The traditional theory of the firm assumes that firms are profit maximisers. Although, in practice, decision-makers in firms are driven by a range of motives and objectives, profit remains a key objective for most firms – if not maximising profit, at least trying to achieve profit growth so as to satisfy shareholders, retain confidence in the company and prevent the share price from falling. After all, if the company is profitable, it is easier to fund investment, either from ploughed-back profit, borrowing or new share issue. And greater investment will help to drive profits in the future.

But does the pursuit of profit and shareholder value as the number-one objective actually lead to higher profit? It could be that a prime focus on other things such as consumer satisfaction, product design and value, innovation, safety, worker involvement and the local community could lead to greater long-term profit than an aggressive policy of marketing, cost cutting and financial rejigging – three of the commonest approaches to achieving greater profits.

Boeing disasters

In 2018 and 2019 there were two fatal crashes involving the new 737 MAX-8 aircraft. On 29 October 2018, Indonesia’s Lion Air Flight 610 crashed into the Java Sea; all 189 people on board died. On 10 March 2019, Ethiopian Airlines Flight 302 similarly crashed; all 157 people on board died. Both disasters were the result of a faulty automatic manoeuvring system. The company and its CEO, Dennis Muilenburg, knew about issues with the system, but preferred to keep planes flying while they sought to fix the issue. Grounding them would have cost the company money. But taking this gamble led to two fatal crashes. This damaged the company’s reputation and cost it billions of dollars.

The US Securities and Exchange Commission (SEC) investigated the cases and found that the company had made false statements about the plane’s safety and had put ‘profits before people’. But putting profits first ended up in a huge fall in profits, with the 737 MAX grounded for 20 months.

Since the crashes there have been several other issues with various critical systems, including stabilisation, engines, flight control systems, hydraulics and wiring. In December 2023, Boeing asked airlines to inspect its 737 MAX planes for a potential loose bolt in the rudder control system.

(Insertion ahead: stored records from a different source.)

==> /design/flow/design.v <==
module mux2(input[31:0]   a,
            input[31:0]   b,
            input         sel,
            output[31:0]  y);
assign y = sel ? b : a;
endmodule
module mux3(input[31:0]   a,
            input[31:0]   b,
            input[31:0]   c,
            input[ 1:0]   sel,
            output[31:0]  y);
assign y = sel[1] ? c : (sel[0] ? b : a);
endmodule
module mux4(input[31:0]   a,
            input[31:0]   b,
            input[31:0]   c,
            input[31:0]   d,
            input[ 1:0]   sel,
            output[31:0]  y);
assign y = sel[1] ? (sel[0] ? d : c) : (sel[0] ? b : a);
endmodule
module flipflop(input            clk, rst,
                input[31:0]      d,
                output reg[31:0] q);
always @(posedge clk or posedge rst) begin
    if (rst) q <= 0;
    else     q <= d;
end
endmodule
module flipflopen(input            clk, rst, en,
                 input[31:0]      d,
                 output reg[31:0] q);
always @(posedge clk or posedge rst) begin
    if (rst)        q <= 0;
    else if (en)    q <= d;
end
endmodule
==> /design/flow/run.sh <==
#!/bin/bash
# OpenROAD 26Q1-2900-gdf79404cd8, Yosys 0.63+post, stock flow scripts
make -C /OpenROAD-flow-scripts/flow DESIGN_CONFIG=/design/flow/config.mk WORK_HOME=/design/flow/orfs finish
==> /design/flow/config.mk <==
export PLATFORM = sky130hd
export DESIGN_NAME = mux4
export DESIGN_NICKNAME = mux4
export VERILOG_FILES = /design/flow/design.v
export SDC_FILE = /design/flow/constraint.sdc
export NUM_CORES = 4
export LEC_CHECK = 1
export CORE_AREA = 10 10 95 95
export DIE_AREA = 0 0 105 105
==> /design/flow/constraint.sdc <==
current_design mux4

set clk_period 1.5
set clk_io_pct 0.2

create_clock -name clk0 -period $clk_period

set non_clock_inputs [all_inputs -no_clocks]
set_input_delay [expr $clk_period * $clk_io_pct] -clock clk0 $non_clock_inputs
set_output_delay [expr $clk_period * $clk_io_pct] -clock clk0 [all_outputs]
==> run summary <==
run metrics: status complete, but fails checks, failing checks setup timing, antenna violations before repair 1, Net Sw Power around 0.00016 W, top cells by area mux4_2 83%, buf_12 7.4%, mux4_1 6.5%, Seq/Total Area, Yosys 0%, Row Count 30, Area after DPL 0.002525 mm2, Top Layout Cells 128 x dlygate4sd2_1, 32 x mux4_2, 30 x buf_2, 8 x buf_6, 4 x buf_12, crit-path max FO 5, vias in the first global route 1,533, Via density 4.017, worst hold path endpoint y[27], largest net degree at the start of global routing 17, DRC Markers 0, cycle use final 104.9%, Flop Count 0, Peak VDD IR just under 0.09 mV, Slew Limit Headroom a little under 90%, Commonest Layout Cell dlygate4sd2_1, GRT overflow 0, Die ar. 0.01103 mm2, first-pass GRT wire length 9901 um, Routed Antenna Nets 0, drt total wl 6812 um, Pre-antenna DRT Iters 4, Yosys warning count 0, Clock Power Share 0%, Distinct cells, synth 5, non-filler cells, final 302, Int Pwr 0.0004165 W, HP Start a[27], delay of the slowest critical-path stage roughly 0.51 ns, Worst Max-Slew Pin Slew 0.1609 ns, Critical Path, Cell by Cell buf_12 > buf_12 > buf_6 > mux4_2 > buf_2, RD Place Congestion 0.8532, CP delay by family, top multiplexers, Cells after Synth 39, layout cells sized above 1 37.56%, Most common cell on crit path buf_12, Hold Vio Cnt, Final 0, Critical Path AT 1.27 ns, Peak Freq 0.6355 GHz, RSZ-0062 raised after global routing yes, Layout area overhead 188.2%, Die Wd around 110 um, clock buffers 0, # hold bufs at CTS 0, Final Max-Slew Violation Tally 0, CP max-delay cell mux4_2, input/output buffers 162, post-layout util 33.99%, yosys synthesis chip area 814.5 um2, Max-Cap Viols 0, Comb pwr share 100.0%, number of cells in Yosys stat 39, Total GRT Usage between 10% and 20%, Hold Crit Depth 3, Leak between 1 and 1.5 nW, # placed instances 293, mapped cell area 814.5 um2, power per cell area 245.5 mW/mm2, 1st-iter DRT viols 8, switch share 27.72%, final hold slack 1.084 ns, Worst setup EP type output pin, design area ~0.0023 mm2, die extent in y 105 um, Seq. cell area 0 um2, leading area contributor after synthesis mux4_2, post-DP HPWL slightly above 6000 um, WP buf/inv 4, critical path class primary input to output pin, # setup viols final 10, drt wl/cell ~23 um, Final Critical Period 1.574 ns, vias 1,213, average size of a mapped cell 20.89 um2, Ports around 160, Final WS setup -0.07352 ns, crit path DRT 1.20 ns, Tool Warnings 34, total core area just under 0.007 mm2, Flop pwr share 0%, Worst setup SP type primary input, Pre-Place Util between 10% and 20%, HP Class primary input to output pin, Area leader share 82.95%
[tightest hold or removal path: cells and delay by family]
family | cells | cell delay (ns)
buffers and inverters | 2 | 0.28
multiplexers | 1 | 0.21
[per-stage QoR]
stage / setup slack (ns) / TNS (ns) / power [W]
6_report: -0.07352 / -0.5266 / 0.0005763
5_1_grt: -0.1059 / -1.213 / 0.0006255
4_1_cts: -0.07994 / -0.6819 / 0.0005911
3_5_place_dp: -0.6420 / -19.23 / 0.0007414
3_3_place_gp: -0.6463 / -19.22 / 0.0007414
2_1_floorplan: 0.1827 / 0 / 0.0001885
[area by class of cell]
class	instances	area [um2]
Fill cell	749	4559
Timing Repair Buffer	173	1504
Multi-Input combinational cell	32	720.7
Tap cell	96	120.1
Antenna cell	1	2.502
[Yosys cell counts, drive strengths merged]
library cell,count
mux4,32
buf,7
[cells by family (layout without fill, tap and decap cells)]
family,after synthesis,after routing,share of synthesized area [%]
buffers and inverters,7,173,10.60
other,0,1,0
multiplexers,32,32,89.40
[how the worst max path moves through the flow]
stage	start	endpoint	depth (start not counted)
global route	sel[0]	y[26]	5
finish	sel[0]	y[29]	5
CTS	sel[0]	y[26]	5
[metal layers]
layer / up-vias / track usage (%) / part of all wire, % / wire length [um]
met4: 0 / 0 / 0 / 0
met1: 588 / 13.70 / 39 / 2667
met2: 84 / 21.26 / 51 / 3476
met3: 0 / 4.720 / 9.8 / 668
met5: - / 0 / 0 / 0
li1: 541 / - / - / -
[power by group through the flow]
stage                        Clock, W  Sequential [W]  Combinational, W
after CTS                           0               0          0.000591
after global routing  0.0000000000890               0          0.000625
final                 0.0000000000891               0          0.000576
[timing repair]
action / 4_1_cts / 5_1_grt
gates resized: 251 / 0
gates cloned: 2 / 0
endpoints found under the setup margin: 32 / 28
buffers inserted: 6 / 0
Power and IR drop assume default switching activity.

On 5 January 2024, Alaska Airlines Flight 1282 experienced an emergency. A window panel on the 737 MAX-9 aircraft, which replaced an unused emergency exit door, blew out and the cabin depressurised. Fortunately the plane was still climbing and had reached only just under 5000m – less than half of the cruising altitude of over 11 500m. The plane rapidly descended and safely returned to Portland International Airport without loss of life. Had the incident occurred at cruising altitude, the rush of air out of the plane would have been much greater. Passengers would be less likely to be wearing their seat belts and several people could have been sucked out.

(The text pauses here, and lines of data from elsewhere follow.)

==> design/flow/design.v <==
module multi(clk, a, b, op);
  input clk;
  input [15:0] a;
  input [15:0] b;
  output[31:0] op;
  reg [31:0] op_reg;
    always @(posedge clk)
        begin 
            op_reg <= a * b;      
        end  
  assign op = op_reg;
endmodule
==> design/flow/run.sh <==
#!/bin/bash
# OpenROAD 26Q1-2900-gdf79404cd8, Yosys 0.63+post, stock flow scripts
make -C /OpenROAD-flow-scripts/flow DESIGN_CONFIG=/design/flow/config.mk WORK_HOME=/design/flow/orfs finish
==> design/flow/config.mk <==
export PLATFORM = sky130hd
export DESIGN_NAME = multi
export DESIGN_NICKNAME = multi
export VERILOG_FILES = /design/flow/design.v
export SDC_FILE = /design/flow/constraint.sdc
export NUM_CORES = 4
export LEC_CHECK = 1
export CORE_UTILIZATION = 40
==> design/flow/constraint.sdc <==
current_design multi

set clk_period 10.1
set clk_io_pct 0.2

create_clock -name clk0 -period $clk_period [get_ports {clk}]

set non_clock_inputs [all_inputs -no_clocks]
set_input_delay [expr $clk_period * $clk_io_pct] -clock clk0 $non_clock_inputs
set_output_delay [expr $clk_period * $clk_io_pct] -clock clk0 [all_outputs]
==> CHANGELOG.md <==
### Changed

- Status: complete, no violations
- Crit share post-route: 0.777
- Layout filler cell count: 2215
- Overflow after GRT: 0
- Initial detailed-routing violation count: approximately 260
- Max-Slew Margin vs Limit: 0.412
- Share of layout cells above drive strength 1: 0.0159
- Worst EP required: between 10 and 15 ns
- Die width: 154 µm
- Antenna cells: 0
- Reg clk slew, reported paths: about 0.05 ns
- Syn_area_per_cell: between 8 and 9 µm²
- Synth Seq Share: 0.0689
- Iteration tally of the first detailed-router pass: 4
- Synthesis Warnings: 1
- Largest net degree at the start of global routing: 17
- GP Congestion: about 0.9
- CP endpoint kind: flip-flop
- Yosys cell count: slightly above 1000
- RSZ-0062 raised after global routing: false
- Pre-CTS WS: about 2 ns
- Final WS setup: roughly 2.2 ns
- Core ar.: 22700 µm²
- Fin Setup TNS: 0 ns
- DP HPWL: approximately 17 mm
- First-pass GRT wire length: around 36 mm
- Worst setup SP type: input pin
- Placed Area: just over 10000 µm²
- Floorplan utilization: 0.410
- Synthesized registers: 32
- Cell area after layout: about 10000 µm²
- # clock sinks: 32
- CTS resizes: 0
- Cell variety after synth: around 47
- # hold bufs at CTS: 0
- Vias in the first global route: roughly 7000
- Io pins: approximately 65
- Final Hold Viols: 0
- Minimum clock period: roughly 8 ns
- P&R area growth vs syn: 10.3%
- CTS tree: built
- Vias per cell: roughly 5
- Initial antenna violation count: 0
- Port Buffer Count: around 64
- Rows: about 55
- Chip area: approximately 24000 µm²
- FF+latch area: 641 µm²
- Clock buffer depth: 2
- Routed length per instance: around 16 µm
- Worst endpoint data arrival time: ~8.0 ns
- Top_reg_cell synth: dfxtp_1
- ANT nets after route: 0
- Root Driver: clkbuf_16
- Layout Utilization: 0.452
- Die extent in y: between 150 and 200 µm
- Setup violators final: 0
- CTS buffer count: 5
- Yosys chip area: 9300 µm²
- Drc violations: 0
- Post-CTS setup buffers: 0
- Routed Wire Length: between 20 and 25 mm
- Min-Delay Path Class: in2reg
- Combinational Area: roughly 7600 µm²
- Total tool warning count: 25
- Mapped Area: 9300 µm²
- WS Path Type: in2reg
- Max FFs per register: 32
- Post-synth EDFFs: 0
- Gate count after technology mapping: approximately 1000
- Async S/R FF share, synth: 0
- Hold slack final: ~2.9 ns
- Fmax: roughly 0.13 GHz
- H-tree depth: 2
- Via count: 6780
- Max-cap violation count: 0
- Worst-margin pin slew: between 0.8 and 0.9 ns
- Crit path max fanout: 16
- Gr usage total: 0.201
- Final max-slew violation count: 0
placed cells by master, fill, tap and decap left out, types with 2 or more instances in the layout:
master / instances
inv_1: 224
fa_1: 194
nand2_1: 151
and2_1: 126
ha_1: 104
clkdlybuf4s50_1: 64
dfxtp_1: 32
a21oi_1: 21
xnor2_1: 19
nor2_1: 15
a21o_1: 10
nand3_1: 9
nand4_1: 9
o21ai_1: 9
o21ai_0: 8
nor3_1: 8
xor2_1: 8
a31oi_1: 6
clkbuf_16: 5
nor2b_1: 4
o21bai_1: 4
a211oi_1: 3
nand2b_1: 3
a31o_1: 2
o21a_1: 2
a21o_2: 2
nor3_2: 2
a221o_1: 2
a41oi_1: 2
cells in the mapped netlist, types with 10 or more instances:
cell type | number | area share
dfxtp_1 | 32 | 0.069
ha_1 | 104 | 0.14
a21o_1 | 10 | 0.0081
clkbuf_1 | 34 | 0.014
inv_1 | 224 | 0.090
nand2_1 | 151 | 0.061
a21oi_1 | 21 | 0.011
nor2_1 | 15 | 0.0061
fa_1 | 194 | 0.42
and2_1 | 126 | 0.085
xnor2_1 | 19 | 0.018
logic make-up (layout without fill, tap and decap cells):
group                      count (synthesis)  count (layout)  share of synthesized area
AOI/OAI and AO/OA                         84              84                     0.0616
xor gates and xnor gates                  27              27                     0.0254
adders and majority gates                298             298                      0.557
buffers and inverters                    265             296                      0.110
DFF                                       32              32                     0.0689
and+or+nand+nor                          330             330                      0.176
layer usage:
| layer | global-route usage | share of wire | vias up |
|---|---|---|---|
| met4 | 0.0288 | 0.015 | 0 |
| met5 | 0 | 0 | - |
| li1 | - | - | 3179 |
| met2 | 0.334 | 0.51 | 212 |
| met3 | 0.0545 | 0.071 | 18 |
| met1 | 0.280 | 0.41 | 3371 |
critical path: stages:
cell and delay, ns:
clkdlybuf4s50_1 0.96, nand2_1 0.17, fa_1 0.54, fa_1 0.57, fa_1 0.46, fa_1 0.54
inv_1 0.04, fa_1 0.47, inv_1 0.05, fa_1 0.50, inv_1 0.05, ha_1 0.35
nand3_1 0.18, nor2_1 0.21, o2111ai_1 0.18, a31oi_1 0.44, nor3_1 0.11, xnor2_1 0.14
metrics by stage:
| stage | std cells |
|---|---|
| finish | 1352 |
| global route | 1352 |
| CTS | 1352 |
| detailed placement | 1345 |
| global placement | 1345 |
| floorplan | 1036 |
final timing paths:
check	from	to	slack [ns]	depth (start not counted)
worst max-delay path	a[10]	op_reg[26]	2.25	18
worst min-delay path	a[0]	op_reg[0]	2.85	2
final cells by class:
cell class / instances / area share
clock buffer: 6 / 0.0126
clock inverter: 1 / 0.000488
inverter: 224 / 0.0820
multi-input combinational: 739 / 0.745
sequential: 32 / 0.0625
tap: 285 / 0.0348
timing repair buffer: 65 / 0.0632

The Federal Aviation Administration (FAA) temporarily grounded 171 MAX-9s for inspections. It found that several planes had loose bolts holding the panels in place and could potentially have suffered similar blow outs.

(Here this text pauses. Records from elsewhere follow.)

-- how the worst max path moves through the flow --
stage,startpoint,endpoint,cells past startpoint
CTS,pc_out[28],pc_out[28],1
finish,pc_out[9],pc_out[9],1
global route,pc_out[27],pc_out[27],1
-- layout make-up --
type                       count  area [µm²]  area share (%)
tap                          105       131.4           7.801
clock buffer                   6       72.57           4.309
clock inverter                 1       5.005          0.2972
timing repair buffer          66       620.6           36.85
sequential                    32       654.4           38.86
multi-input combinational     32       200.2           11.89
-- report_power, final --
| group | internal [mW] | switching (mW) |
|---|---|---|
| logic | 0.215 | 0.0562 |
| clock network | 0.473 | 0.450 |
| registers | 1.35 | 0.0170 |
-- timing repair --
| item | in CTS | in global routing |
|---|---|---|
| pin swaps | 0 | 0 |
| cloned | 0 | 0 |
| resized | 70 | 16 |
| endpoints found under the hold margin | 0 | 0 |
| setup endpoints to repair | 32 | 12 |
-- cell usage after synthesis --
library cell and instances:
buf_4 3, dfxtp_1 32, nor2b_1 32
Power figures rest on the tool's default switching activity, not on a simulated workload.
<file path="design/flow/config.mk">
export PLATFORM = sky130hd
export DESIGN_NAME = alu
export DESIGN_NICKNAME = alu
export VERILOG_FILES = /design/flow/design.v
export SDC_FILE = /design/flow/constraint.sdc
export NUM_CORES = 4
export LEC_CHECK = 1
export CORE_UTILIZATION = 40
</file>
<file path="design/flow/design.v">
`timescale 1ns/1ps
module alu(
input wire [31:0] a,
input wire [31:0] b,
input wire [3:0] op,
output reg [31:0] alu_out
);
always_comb begin                   
    case(op)
    4'b0000 : alu_out = a + b;  
    4'b0001 : alu_out = a - b;  
    4'b0010 : alu_out = a << b;  
    4'b0011 : alu_out = ($signed(a) < $signed(b)) ? 32'd1 : 32'd0;  
    4'b0100 : alu_out = (a < b) ? 32'd1 : 32'd0;  
    4'b0101: alu_out = a ^ b;  
    4'b0110 : alu_out = a >> b;  
    4'b0111 : alu_out = $signed(a) >>> b;  
    4'b1000 : alu_out = a | b;  
    4'b1001 : alu_out = a & b;  
    default : alu_out = 17'b00000000000000000;
endcase
end
endmodule 
</file>
<file path="design/flow/constraint.sdc">
current_design alu

set clk_period 16.0
set clk_io_pct 0.2

create_clock -name clk0 -period $clk_period

set non_clock_inputs [all_inputs -no_clocks]
set_input_delay [expr $clk_period * $clk_io_pct] -clock clk0 $non_clock_inputs
set_output_delay [expr $clk_period * $clk_io_pct] -clock clk0 [all_outputs]
</file>
<file path="design/flow/run.sh">
#!/bin/bash
# OpenROAD 26Q1-2900-gdf79404cd8, Yosys 0.63+post, stock flow scripts
make -C /OpenROAD-flow-scripts/flow DESIGN_CONFIG=/design/flow/config.mk WORK_HOME=/design/flow/orfs finish
</file>
==> deck_impl_summary.md <==
Synthesis and Place & Route Summary

Global route
  – GRT Util Overall: 0.4118
  – M1 GR Usage: 0.6169
  – GR met2 Demand/Resource: 0.5851
  – Largest net degree at the start of global routing: 52
  – Initial antenna violation count: 1
  – Met3 Use GR: 0.1126
  – Vias in the first global route: 10,770
  – Most used routing layer: met1
  – Overflow after GRT: 0
  – First-pass GRT wire length: 72.42 mm

Place
  – Pre-CTS WS: 4.847 ns
  – Post-DP HPWL: 38.02 mm
  – RD Place Congestion: 1.097
  – Placed Area: 10,490 µm²
  – I/O Buffers: 100

Drt
  – Pre-antenna DRT Iters: 6
  – Vias per cell: 6.812
  – Drc violations: 0
  – WL/cell: 28.19 µm
  – 1st-iter DRT viols: 1,567
  – Routed Antenna Nets: 0
  – Total number of vias: 11,910
  – WL final: 49.28 mm

Finish
  – Storage cell area: 0 µm²
  – Share of cells above drive strength 1: 0.08577
  – Most numerous logic cells after layout: nor2_1, nand2_1, o21ai_0
  – Filler cells: 2,412
  – Most frequent logic cell in the layout: nor2_1
  – Area growth syn-to-layout: 11.27%
  – Post-route cell area: 10,490 µm²
  – Clock Buffer Count: 0
  – Flop count: 0

CTS
  – Post-CTS setup buffer count: 0
  – Resize count post-CTS: 0
  – Hold buffers post-CTS: 0

Final timing
  – Max Fclk: 0.08840 GHz
  – Setup tns final: 0 ns
  – Fin crit share: 0.7070
  – Setup violators final: 0
  – Max_slew headroom: 0.3036
  – Slew @ Worst Pin: 1.035 ns
  – RSZ-0062 raised after global routing: no
  – Fin. max-slew vios: 0
  – Final worst path period need: 11.31 ns
  – Final setup margin: 4.688 ns
  – Final Hold Vio Count: 0

Worst setup path
  – Bufs and invs on worst path: 4
  – Crit-path max FO: 39
  – Critical Path, Cell by Cell: clkdlybuf4s50_1, buf_4, inv_1, ha_1, a21oi_2, o21ai_0, a211oi_1, o21bai_1, a21oi_1, o21ai_0, a31oi_1, a31oi_1, or4_1, clkdlybuf4s50_1
  – CP peak stage delay: 0.77 ns
  – Crit. End Element: output port
  – WP data arrival: 8.11 ns
  – Crit start category: input pin
  – Crit path kind: input pin to output port
  – Crit path DRT: 12.80 ns
  – CP delay by family, top: AND-OR/OR-AND gates
  – Highest-delay cell along the critical path: a211oi_1

Power and ir drop
  – Pint: 0.1286 mW
  – Worst vdd ir: 0.01671 mV
  – Static Leak: 4.104 nW
  – Sw Ratio: 0.6093
  – PwrDens: 31.38 nW/µm²
  – Switching power total: 0.2006 mW

Synth
  – Cell type with the largest total area: ha_1
  – Yosys Instances: 1,426
  – Cell Type Count: 99
  – Syn. warnings: 1
  – Synth area leaders: ha_1, nor2_1, o21ai_0, mux4_2, a21oi_1
  – Synthesized netlist cell count: 1,426
  – Yosys stat area: 9429 µm²
  – Mapped cell area: 9429 µm²
  – Register area share after synthesis: 0
  – Synth top area share: 0.1274
  – Syn avg cell area: 6.612 µm²

Floorplanning
  – Chip Area: 24,190 µm²
  – Core Area: 22,850 µm²
  – Fp util: 0.4127
  – Die Wd: 155.5 µm
  – Row cnt: 55
  – # IOs: 100
  – Height of the chip: 155.5 µm

Run status
  – Status: finished, final reports clean

Flow run
  – Tool Warnings: 96
  – Max cap viols: 0

Min path
  – Hold Path Class: input pin to output port
cell families (layout without fill, tap and decap cells):
logic type      Yosys count  after routing  synth area share
other cells               0              1                 0
simple gates            483            483            0.2448
buf+inv                 214            222           0.09793
mux                      85             85            0.1265
xor+xnor                 10             10          0.009289
fa+ha+maj                98             98            0.1316
compound gates          536            536            0.3899
per-layer routing:
layer	vias up	wire length [µm]	share of wire
met5	-	0	0
met4	0	1324	0.027
met3	85	6050	0.12
met2	772	20140	0.41
met1	5673	21770	0.44
li1	5378	-	-
power groups by stage:
stage / Sequential [mW] / Clock (mW) / Combinational (mW)
after global routing: 0 / 0 / 0.354
after CTS: 0 / 0 / 0.321
synthesized netlist by cell type (10+ instances only):
library cell / instances
nor2_1: 171
nand2_1: 122
o21ai_0: 122
a21oi_1: 107
ha_1: 96
inv_1: 91
nor3_1: 60
clkbuf_1: 54
mux2i_1: 42
buf_2: 41
o211ai_1: 30
a22oi_1: 27
a211oi_1: 26
mux4_2: 25
nand3_1: 18
nor4_1: 18
a21o_1: 16
a221oi_1: 16
buf_1: 15
mux2_2: 15
o21bai_1: 15
o22ai_1: 15
a221o_1: 13
nand2b_1: 11
nor2b_1: 11
o21a_1: 11
o21ai_1: 11
a211o_1: 10
o2111ai_1: 10
o221ai_1: 10
o31ai_1: 10
through the flow:
stage          hold slack, ns  cells  power (mW)    util
2_1_floorplan           6.554   1426      0.1967       -
3_3_place_gp            7.613   1747      0.3202  0.4591
3_5_place_dp            7.611   1747      0.3185  0.4591
4_1_cts                 7.608   1747      0.3208  0.4591
5_1_grt                 7.661   1747      0.3536  0.4591
6_report                7.626   1748      0.3292  0.4592
final timing paths:
kind,cells after the start,end,from
max,14,alu_out[14],b[4]
min,5,alu_out[10],b[3]
**./config.mk**
```make
export PLATFORM = sky130hd
export DESIGN_NAME = regfile
export DESIGN_NICKNAME = regfile
export VERILOG_FILES = /design/flow/design.v
export SDC_FILE = /design/flow/constraint.sdc
export NUM_CORES = 4
export LEC_CHECK = 1
export CORE_UTILIZATION = 40
```
**./constraint.sdc**
```tcl
current_design regfile

set clk_period 7.4
set clk_io_pct 0.2

create_clock -name clk0 -period $clk_period [get_ports {clk}]

set non_clock_inputs [all_inputs -no_clocks]
set_input_delay [expr $clk_period * $clk_io_pct] -clock clk0 $non_clock_inputs
set_output_delay [expr $clk_period * $clk_io_pct] -clock clk0 [all_outputs]
```
**./design.v**
```verilog
`timescale 1ns/1ps
module regfile (
    input  wire        clk,
    input  wire        w_en,  
    input  wire [4:0]  rs1, rs2, rd,  
    input  wire [31:0] wd,  
    output wire [31:0] rd1, rd2  
);
    reg [31:0] regs [0:31];
    assign rd1 = (rs1 == 0) ? 32'b0 : regs[rs1];
    assign rd2 = (rs2 == 0) ? 32'b0 : regs[rs2];
    always @(posedge clk) begin
        if (w_en && (rd != 0))
            regs[rd] <= wd;
    end
endmodule
```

Profits rather than safety?

Critics have claimed that the corporate culture at Boeing prioritised profit over safety. This was made worse in 2001 when company headquarters moved from Seattle to Chicago but production remained at Seattle. The culture at headquarters became sharply focused on financial success. Boeing was under intense competition from Airbus, which announced its more fuel-efficient version of the A320, the A320neo, in 2010, with launch planned for 2015. Boeing’s more fuel-efficient version of the 737, the 737 MAX, was announced in 2011, scheduled for first delivery in 2017. Since then, Boeing has been keen to get the 737 MAX to customers as quickly as possible. Also, Boeing has sought to cut manufacturing costs to keep prices competitive with Airbus.

Despite warnings from some Boeing employees that this competition was leading to corners being cut that compromised safety, Boeing management continued to push for more rapid and cheaper production to fight the competition from Airbus.

The aircraft industry is regulated in the USA by the Federal Aviation Administration (FAA). In 2020, the House Committee on Transportation and Infrastructure produced a detailed report on the industry. It found that the FAA delegated too much safety certification work to Boeing. This was a case of regulatory capture. It was also accused of sharing the goal of promoting the production of US-based Boeing in its competition with European-based Airbus.

Effects on profits

But rather than a focus on profit leading to greater profits, safety issues have led to groundings of 737s, a fall in sales and a fall in profits. The first chart shows deliveries of 737s slightly lagging A320s from 2010 to 2018. Since then deliveries of 737s have fallen well behind A320s. In terms of orders for all planes, Boeing was ahead of Airbus in 2018 (893 compared with 747). Since then, Boeing has significantly lagged behind Airbus and in 2019 and 2020 cancellations exceeded new orders. The January 2024 incident and subsequent groundings are likely to erode confidence, orders and profits even further.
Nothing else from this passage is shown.